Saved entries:
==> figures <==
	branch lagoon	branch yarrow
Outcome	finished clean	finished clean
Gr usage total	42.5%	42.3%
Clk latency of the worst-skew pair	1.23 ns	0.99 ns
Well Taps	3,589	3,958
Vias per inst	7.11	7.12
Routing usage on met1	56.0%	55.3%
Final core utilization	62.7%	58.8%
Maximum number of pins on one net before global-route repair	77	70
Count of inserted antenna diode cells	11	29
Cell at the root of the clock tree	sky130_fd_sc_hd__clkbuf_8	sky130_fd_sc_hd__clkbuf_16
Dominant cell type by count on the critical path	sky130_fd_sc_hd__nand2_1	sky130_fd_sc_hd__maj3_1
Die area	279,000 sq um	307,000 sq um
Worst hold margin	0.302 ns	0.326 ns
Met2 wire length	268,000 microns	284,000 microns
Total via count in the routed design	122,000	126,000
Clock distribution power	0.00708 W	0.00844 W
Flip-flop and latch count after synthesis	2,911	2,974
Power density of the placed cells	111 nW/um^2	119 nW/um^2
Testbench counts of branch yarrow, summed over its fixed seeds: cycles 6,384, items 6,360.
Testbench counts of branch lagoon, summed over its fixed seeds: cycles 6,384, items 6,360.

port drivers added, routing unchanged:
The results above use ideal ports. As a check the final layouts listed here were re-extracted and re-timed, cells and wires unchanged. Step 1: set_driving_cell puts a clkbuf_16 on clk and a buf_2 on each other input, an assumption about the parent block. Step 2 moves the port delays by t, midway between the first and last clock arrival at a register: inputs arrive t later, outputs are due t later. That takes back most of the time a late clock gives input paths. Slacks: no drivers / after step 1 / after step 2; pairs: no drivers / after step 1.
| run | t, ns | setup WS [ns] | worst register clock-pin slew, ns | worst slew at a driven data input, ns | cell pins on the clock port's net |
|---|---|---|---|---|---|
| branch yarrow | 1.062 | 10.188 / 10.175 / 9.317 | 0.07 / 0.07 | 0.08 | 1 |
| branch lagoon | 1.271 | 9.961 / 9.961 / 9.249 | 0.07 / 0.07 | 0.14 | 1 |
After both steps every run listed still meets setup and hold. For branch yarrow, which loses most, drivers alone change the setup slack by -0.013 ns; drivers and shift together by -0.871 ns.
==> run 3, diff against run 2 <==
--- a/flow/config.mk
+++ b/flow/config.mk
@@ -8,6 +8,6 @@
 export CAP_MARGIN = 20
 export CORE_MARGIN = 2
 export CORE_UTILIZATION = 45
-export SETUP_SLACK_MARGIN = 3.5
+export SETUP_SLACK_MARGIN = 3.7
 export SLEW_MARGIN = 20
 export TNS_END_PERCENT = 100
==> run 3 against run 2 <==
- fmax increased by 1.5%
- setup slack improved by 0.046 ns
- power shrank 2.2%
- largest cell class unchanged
Background: an optimization exercise with open tools, aiming at small area and few clock cycles per item. Do not read the settings as production practice.
Where RTL was checked, it was by simulation tests only, not by an equivalence proof against the original.
Only the layout flow was run in run 2; the RTL was not checked for function there.

==> flow/design.v, too long to show whole: its modules and the start of the top module <==
// module fp_mult_pipe: 1337 lines
// module fp_mult_fa: 10 lines
// module fp_mult_ha: 9 lines
// module fp_mult_bsel: 10 lines
module fp_mult_pipe #(
    parameter int EXP_W = 8,
    parameter int MAN_W = 23
) (
    input  logic                   clk,
    input  logic                   rst_n,
    input  logic                   in_valid,
    output logic                   in_ready,
    input  logic [EXP_W+MAN_W:0]   a,
    input  logic [EXP_W+MAN_W:0]   b,
    output logic                   out_valid,
    input  logic                   out_ready,
    output logic [EXP_W+MAN_W:0]   product,
    output logic [4:0]             flags
);
  // ...
==> flow/flow/run.sh <==
#!/bin/bash
# Standard layout with two changes: the port buffers are buf_2 cells, and right
# after synthesis every combinational cell is set to its smallest drive strength
# (the standard repair steps then size up what timing and slew need).
set -euo pipefail
export BUFFER_PORTS_ARGS="-buffer_cell sky130_fd_sc_hd__buf_2"
bash standard.sh synth > synth.log 2>&1
DS_ODB="$PWD/orfs/results/$FLOW_PLATFORM/fp_mult_pipe/base/1_synth.odb" \
DS_LIB="$FLOW_HOME/platforms/$FLOW_PLATFORM/lib/sky130_fd_sc_hd__tt_025C_1v80.lib" \
DS_MAP="$PWD/flow/downsize_map.txt" \
  openroad -no_init -exit flow/downsize.tcl > downsize.log 2>&1
bash standard.sh > standard.log 2>&1
==> flow/flow/downsize.tcl <==
# Replace every combinational cell by the smallest cell of the same function
# (same name but drive strength); the resizer later sizes up what timing needs.
set odb $::env(DS_ODB)
read_liberty $::env(DS_LIB)
read_db $odb
set map [dict create]
set f [open $::env(DS_MAP)]
while {[gets $f line] >= 0} {
  if {[llength $line] == 2} { dict set map [lindex $line 0] [lindex $line 1] }
}
close $f
set n 0
foreach inst [get_cells *] {
  set ref [get_property $inst ref_name]
  if {[dict exists $map $ref]} {
    replace_cell $inst [dict get $map $ref]
    incr n
  }
}
puts "downsize: replaced $n instances"
write_db $odb
==> flow/flow/downsize_map.txt <==
sky130_fd_sc_hd__a2111o_2 sky130_fd_sc_hd__a2111o_1
sky130_fd_sc_hd__a2111o_4 sky130_fd_sc_hd__a2111o_1
sky130_fd_sc_hd__a2111oi_1 sky130_fd_sc_hd__a2111oi_0
sky130_fd_sc_hd__a2111oi_2 sky130_fd_sc_hd__a2111oi_0
sky130_fd_sc_hd__a2111oi_4 sky130_fd_sc_hd__a2111oi_0
sky130_fd_sc_hd__a211o_2 sky130_fd_sc_hd__a211o_1
sky130_fd_sc_hd__a211o_4 sky130_fd_sc_hd__a211o_1
sky130_fd_sc_hd__a211oi_2 sky130_fd_sc_hd__a211oi_1
sky130_fd_sc_hd__a211oi_4 sky130_fd_sc_hd__a211oi_1
sky130_fd_sc_hd__a21bo_4 sky130_fd_sc_hd__a21bo_1
sky130_fd_sc_hd__a21boi_2 sky130_fd_sc_hd__a21boi_0
sky130_fd_sc_hd__a21boi_4 sky130_fd_sc_hd__a21boi_0
sky130_fd_sc_hd__a21o_2 sky130_fd_sc_hd__a21o_1
sky130_fd_sc_hd__a21o_4 sky130_fd_sc_hd__a21o_1
sky130_fd_sc_hd__a21oi_2 sky130_fd_sc_hd__a21oi_1
sky130_fd_sc_hd__a21oi_4 sky130_fd_sc_hd__a21oi_1
sky130_fd_sc_hd__a221o_2 sky130_fd_sc_hd__a221o_1
sky130_fd_sc_hd__a221o_4 sky130_fd_sc_hd__a221o_1
sky130_fd_sc_hd__a221oi_2 sky130_fd_sc_hd__a221oi_1
sky130_fd_sc_hd__a221oi_4 sky130_fd_sc_hd__a221oi_1
sky130_fd_sc_hd__a22o_2 sky130_fd_sc_hd__a22o_1
sky130_fd_sc_hd__a22o_4 sky130_fd_sc_hd__a22o_1
sky130_fd_sc_hd__a22oi_2 sky130_fd_sc_hd__a22oi_1
sky130_fd_sc_hd__a22oi_4 sky130_fd_sc_hd__a22oi_1
sky130_fd_sc_hd__a2bb2o_2 sky130_fd_sc_hd__a2bb2o_1
sky130_fd_sc_hd__a2bb2o_4 sky130_fd_sc_hd__a2bb2o_1
sky130_fd_sc_hd__a2bb2oi_2 sky130_fd_sc_hd__a2bb2oi_1
sky130_fd_sc_hd__a2bb2oi_4 sky130_fd_sc_hd__a2bb2oi_1
sky130_fd_sc_hd__a311o_2 sky130_fd_sc_hd__a311o_1
sky130_fd_sc_hd__a311o_4 sky130_fd_sc_hd__a311o_1
sky130_fd_sc_hd__a311oi_2 sky130_fd_sc_hd__a311oi_1
sky130_fd_sc_hd__a311oi_4 sky130_fd_sc_hd__a311oi_1
sky130_fd_sc_hd__a31o_4 sky130_fd_sc_hd__a31o_1
sky130_fd_sc_hd__a31oi_2 sky130_fd_sc_hd__a31oi_1
sky130_fd_sc_hd__a31oi_4 sky130_fd_sc_hd__a31oi_1
sky130_fd_sc_hd__a32o_2 sky130_fd_sc_hd__a32o_1
sky130_fd_sc_hd__a32o_4 sky130_fd_sc_hd__a32o_1
sky130_fd_sc_hd__a32oi_2 sky130_fd_sc_hd__a32oi_1
sky130_fd_sc_hd__a32oi_4 sky130_fd_sc_hd__a32oi_1
sky130_fd_sc_hd__a41o_2 sky130_fd_sc_hd__a41o_1
sky130_fd_sc_hd__a41o_4 sky130_fd_sc_hd__a41o_1
sky130_fd_sc_hd__a41oi_2 sky130_fd_sc_hd__a41oi_1
sky130_fd_sc_hd__a41oi_4 sky130_fd_sc_hd__a41oi_1
sky130_fd_sc_hd__and2_2 sky130_fd_sc_hd__and2_0
sky130_fd_sc_hd__and2_4 sky130_fd_sc_hd__and2_0
sky130_fd_sc_hd__and2b_2 sky130_fd_sc_hd__and2b_1
sky130_fd_sc_hd__and2b_4 sky130_fd_sc_hd__and2b_1
sky130_fd_sc_hd__and3_2 sky130_fd_sc_hd__and3_1
sky130_fd_sc_hd__and3_4 sky130_fd_sc_hd__and3_1
sky130_fd_sc_hd__and3b_2 sky130_fd_sc_hd__and3b_1
sky130_fd_sc_hd__and3b_4 sky130_fd_sc_hd__and3b_1
sky130_fd_sc_hd__and4_2 sky130_fd_sc_hd__and4_1
sky130_fd_sc_hd__and4_4 sky130_fd_sc_hd__and4_1
sky130_fd_sc_hd__and4b_2 sky130_fd_sc_hd__and4b_1
sky130_fd_sc_hd__and4b_4 sky130_fd_sc_hd__and4b_1
sky130_fd_sc_hd__and4bb_4 sky130_fd_sc_hd__and4bb_1
sky130_fd_sc_hd__maj3_2 sky130_fd_sc_hd__maj3_1
sky130_fd_sc_hd__maj3_4 sky130_fd_sc_hd__maj3_1
sky130_fd_sc_hd__mux2_4 sky130_fd_sc_hd__mux2_1
sky130_fd_sc_hd__mux2_8 sky130_fd_sc_hd__mux2_1
sky130_fd_sc_hd__mux2i_2 sky130_fd_sc_hd__mux2i_1
sky130_fd_sc_hd__mux2i_4 sky130_fd_sc_hd__mux2i_1
sky130_fd_sc_hd__mux4_1 sky130_fd_sc_hd__mux4_2
sky130_fd_sc_hd__mux4_4 sky130_fd_sc_hd__mux4_2
sky130_fd_sc_hd__nand2_2 sky130_fd_sc_hd__nand2_1
sky130_fd_sc_hd__nand2_4 sky130_fd_sc_hd__nand2_1
sky130_fd_sc_hd__nand2_8 sky130_fd_sc_hd__nand2_1
sky130_fd_sc_hd__nand2b_2 sky130_fd_sc_hd__nand2b_1
sky130_fd_sc_hd__nand2b_4 sky130_fd_sc_hd__nand2b_1
sky130_fd_sc_hd__nand3_2 sky130_fd_sc_hd__nand3_1
sky130_fd_sc_hd__nand3_4 sky130_fd_sc_hd__nand3_1
sky130_fd_sc_hd__nand3b_2 sky130_fd_sc_hd__nand3b_1
sky130_fd_sc_hd__nand3b_4 sky130_fd_sc_hd__nand3b_1
sky130_fd_sc_hd__nand4_2 sky130_fd_sc_hd__nand4_1
sky130_fd_sc_hd__nand4_4 sky130_fd_sc_hd__nand4_1
sky130_fd_sc_hd__nand4b_2 sky130_fd_sc_hd__nand4b_1
sky130_fd_sc_hd__nand4b_4 sky130_fd_sc_hd__nand4b_1
sky130_fd_sc_hd__nand4bb_2 sky130_fd_sc_hd__nand4bb_1
sky130_fd_sc_hd__nand4bb_4 sky130_fd_sc_hd__nand4bb_1
sky130_fd_sc_hd__nor2_2 sky130_fd_sc_hd__nor2_1
sky130_fd_sc_hd__nor2_4 sky130_fd_sc_hd__nor2_1
sky130_fd_sc_hd__nor2_8 sky130_fd_sc_hd__nor2_1
sky130_fd_sc_hd__nor2b_2 sky130_fd_sc_hd__nor2b_1
sky130_fd_sc_hd__nor2b_4 sky130_fd_sc_hd__nor2b_1
sky130_fd_sc_hd__nor3_2 sky130_fd_sc_hd__nor3_1
sky130_fd_sc_hd__nor3_4 sky130_fd_sc_hd__nor3_1
sky130_fd_sc_hd__nor3b_2 sky130_fd_sc_hd__nor3b_1
sky130_fd_sc_hd__nor3b_4 sky130_fd_sc_hd__nor3b_1
sky130_fd_sc_hd__nor4_2 sky130_fd_sc_hd__nor4_1
sky130_fd_sc_hd__nor4_4 sky130_fd_sc_hd__nor4_1
sky130_fd_sc_hd__nor4b_2 sky130_fd_sc_hd__nor4b_1
sky130_fd_sc_hd__nor4b_4 sky130_fd_sc_hd__nor4b_1
sky130_fd_sc_hd__nor4bb_2 sky130_fd_sc_hd__nor4bb_1
sky130_fd_sc_hd__nor4bb_4 sky130_fd_sc_hd__nor4bb_1
sky130_fd_sc_hd__o2111a_2 sky130_fd_sc_hd__o2111a_1
sky130_fd_sc_hd__o2111a_4 sky130_fd_sc_hd__o2111a_1
sky130_fd_sc_hd__o2111ai_2 sky130_fd_sc_hd__o2111ai_1
sky130_fd_sc_hd__o2111ai_4 sky130_fd_sc_hd__o2111ai_1
sky130_fd_sc_hd__o211a_4 sky130_fd_sc_hd__o211a_1
sky130_fd_sc_hd__o211ai_2 sky130_fd_sc_hd__o211ai_1
sky130_fd_sc_hd__o211ai_4 sky130_fd_sc_hd__o211ai_1
sky130_fd_sc_hd__o21a_2 sky130_fd_sc_hd__o21a_1
sky130_fd_sc_hd__o21a_4 sky130_fd_sc_hd__o21a_1
sky130_fd_sc_hd__o21ai_2 sky130_fd_sc_hd__o21ai_0
sky130_fd_sc_hd__o21ai_4 sky130_fd_sc_hd__o21ai_0
sky130_fd_sc_hd__o21ba_4 sky130_fd_sc_hd__o21ba_1
sky130_fd_sc_hd__o21bai_2 sky130_fd_sc_hd__o21bai_1
sky130_fd_sc_hd__o21bai_4 sky130_fd_sc_hd__o21bai_1
sky130_fd_sc_hd__o221a_4 sky130_fd_sc_hd__o221a_1
sky130_fd_sc_hd__o221ai_2 sky130_fd_sc_hd__o221ai_1
sky130_fd_sc_hd__o221ai_4 sky130_fd_sc_hd__o221ai_1
sky130_fd_sc_hd__o22a_2 sky130_fd_sc_hd__o22a_1
sky130_fd_sc_hd__o22a_4 sky130_fd_sc_hd__o22a_1
sky130_fd_sc_hd__o22ai_2 sky130_fd_sc_hd__o22ai_1
sky130_fd_sc_hd__o22ai_4 sky130_fd_sc_hd__o22ai_1
sky130_fd_sc_hd__o2bb2a_2 sky130_fd_sc_hd__o2bb2a_1
sky130_fd_sc_hd__o2bb2a_4 sky130_fd_sc_hd__o2bb2a_1
sky130_fd_sc_hd__o2bb2ai_2 sky130_fd_sc_hd__o2bb2ai_1
sky130_fd_sc_hd__o2bb2ai_4 sky130_fd_sc_hd__o2bb2ai_1
sky130_fd_sc_hd__o311a_2 sky130_fd_sc_hd__o311a_1
sky130_fd_sc_hd__o311a_4 sky130_fd_sc_hd__o311a_1
sky130_fd_sc_hd__o311ai_2 sky130_fd_sc_hd__o311ai_0
sky130_fd_sc_hd__o311ai_4 sky130_fd_sc_hd__o311ai_0
sky130_fd_sc_hd__o31a_2 sky130_fd_sc_hd__o31a_1
sky130_fd_sc_hd__o31a_4 sky130_fd_sc_hd__o31a_1
sky130_fd_sc_hd__o31ai_2 sky130_fd_sc_hd__o31ai_1
sky130_fd_sc_hd__o31ai_4 sky130_fd_sc_hd__o31ai_1
sky130_fd_sc_hd__o32a_2 sky130_fd_sc_hd__o32a_1
sky130_fd_sc_hd__o32a_4 sky130_fd_sc_hd__o32a_1
sky130_fd_sc_hd__o32ai_2 sky130_fd_sc_hd__o32ai_1
sky130_fd_sc_hd__o32ai_4 sky130_fd_sc_hd__o32ai_1
sky130_fd_sc_hd__o41a_2 sky130_fd_sc_hd__o41a_1
sky130_fd_sc_hd__o41a_4 sky130_fd_sc_hd__o41a_1
sky130_fd_sc_hd__o41ai_2 sky130_fd_sc_hd__o41ai_1
sky130_fd_sc_hd__o41ai_4 sky130_fd_sc_hd__o41ai_1
sky130_fd_sc_hd__or2_4 sky130_fd_sc_hd__or2_0
sky130_fd_sc_hd__or2b_2 sky130_fd_sc_hd__or2b_1
sky130_fd_sc_hd__or2b_4 sky130_fd_sc_hd__or2b_1
sky130_fd_sc_hd__or3_2 sky130_fd_sc_hd__or3_1
sky130_fd_sc_hd__or3_4 sky130_fd_sc_hd__or3_1
sky130_fd_sc_hd__or3b_4 sky130_fd_sc_hd__or3b_1
sky130_fd_sc_hd__or4_2 sky130_fd_sc_hd__or4_1
sky130_fd_sc_hd__or4_4 sky130_fd_sc_hd__or4_1
sky130_fd_sc_hd__or4b_4 sky130_fd_sc_hd__or4b_1
sky130_fd_sc_hd__or4bb_2 sky130_fd_sc_hd__or4bb_1
sky130_fd_sc_hd__or4bb_4 sky130_fd_sc_hd__or4bb_1
sky130_fd_sc_hd__sdlclkp_2 sky130_fd_sc_hd__sdlclkp_1
sky130_fd_sc_hd__sdlclkp_4 sky130_fd_sc_hd__sdlclkp_1
sky130_fd_sc_hd__xnor2_2 sky130_fd_sc_hd__xnor2_1
sky130_fd_sc_hd__xnor2_4 sky130_fd_sc_hd__xnor2_1
sky130_fd_sc_hd__xnor3_2 sky130_fd_sc_hd__xnor3_1
sky130_fd_sc_hd__xnor3_4 sky130_fd_sc_hd__xnor3_1
sky130_fd_sc_hd__xor2_2 sky130_fd_sc_hd__xor2_1
sky130_fd_sc_hd__xor2_4 sky130_fd_sc_hd__xor2_1
sky130_fd_sc_hd__xor3_2 sky130_fd_sc_hd__xor3_1
sky130_fd_sc_hd__xor3_4 sky130_fd_sc_hd__xor3_1
==> flow/standard.sh <==
#!/bin/bash
# synth_recipe.tcl (not shown) runs the flow's synth.tcl, then flattens the netlist and writes it again
# the make line also repeats each setting of config.mk as NAME=value (left out here)
make -C /OpenROAD-flow-scripts/flow DESIGN_CONFIG=/design/flow/config.mk WORK_HOME=/design/flow/orfs CLKGATE_MAP_FILE= SYNTH_SCRIPT=/design/flow/synth_recipe.tcl "${@:-finish}"
==> flow/config.mk <==
export PLATFORM = sky130hd
export DESIGN_NAME = fp_mult_pipe
export DESIGN_NICKNAME = fp_mult_pipe
export VERILOG_FILES = /design/flow/design.v
export SDC_FILE = /design/flow/constraint.sdc
export NUM_CORES = 4
export LEC_CHECK = 0
export CAP_MARGIN = 20
export CORE_MARGIN = 2
export CORE_UTILIZATION = 40
export GPL_TIMING_DRIVEN = 0
export SETUP_SLACK_MARGIN = 0.05
export SLEW_MARGIN = 20
export SYNTH_HIERARCHICAL = 1
==> flow/constraint.sdc <==
create_clock -name core_clock -period 7.5 [get_ports {clk}]
set_input_delay 1.5000 -clock core_clock [delete_from_list [all_inputs] [get_ports {clk}]]
set_output_delay 1.5000 -clock core_clock [all_outputs]
set_load 0.01 [all_outputs]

WHAT THE TASK ASKS: Print the records verbatim, stopping after the "port drivers added, routing" line.

FINAL ANSWER:
==> figures <==
	branch lagoon	branch yarrow
Outcome	finished clean	finished clean
Gr usage total	42.5%	42.3%
Clk latency of the worst-skew pair	1.23 ns	0.99 ns
Well Taps	3,589	3,958
Vias per inst	7.11	7.12
Routing usage on met1	56.0%	55.3%
Final core utilization	62.7%	58.8%
Maximum number of pins on one net before global-route repair	77	70
Count of inserted antenna diode cells	11	29
Cell at the root of the clock tree	sky130_fd_sc_hd__clkbuf_8	sky130_fd_sc_hd__clkbuf_16
Dominant cell type by count on the critical path	sky130_fd_sc_hd__nand2_1	sky130_fd_sc_hd__maj3_1
Die area	279,000 sq um	307,000 sq um
Worst hold margin	0.302 ns	0.326 ns
Met2 wire length	268,000 microns	284,000 microns
Total via count in the routed design	122,000	126,000
Clock distribution power	0.00708 W	0.00844 W
Flip-flop and latch count after synthesis	2,911	2,974
Power density of the placed cells	111 nW/um^2	119 nW/um^2
Testbench counts of branch yarrow, summed over its fixed seeds: cycles 6,384, items 6,360.
Testbench counts of branch lagoon, summed over its fixed seeds: cycles 6,384, items 6,360.

port drivers added, routing unchanged:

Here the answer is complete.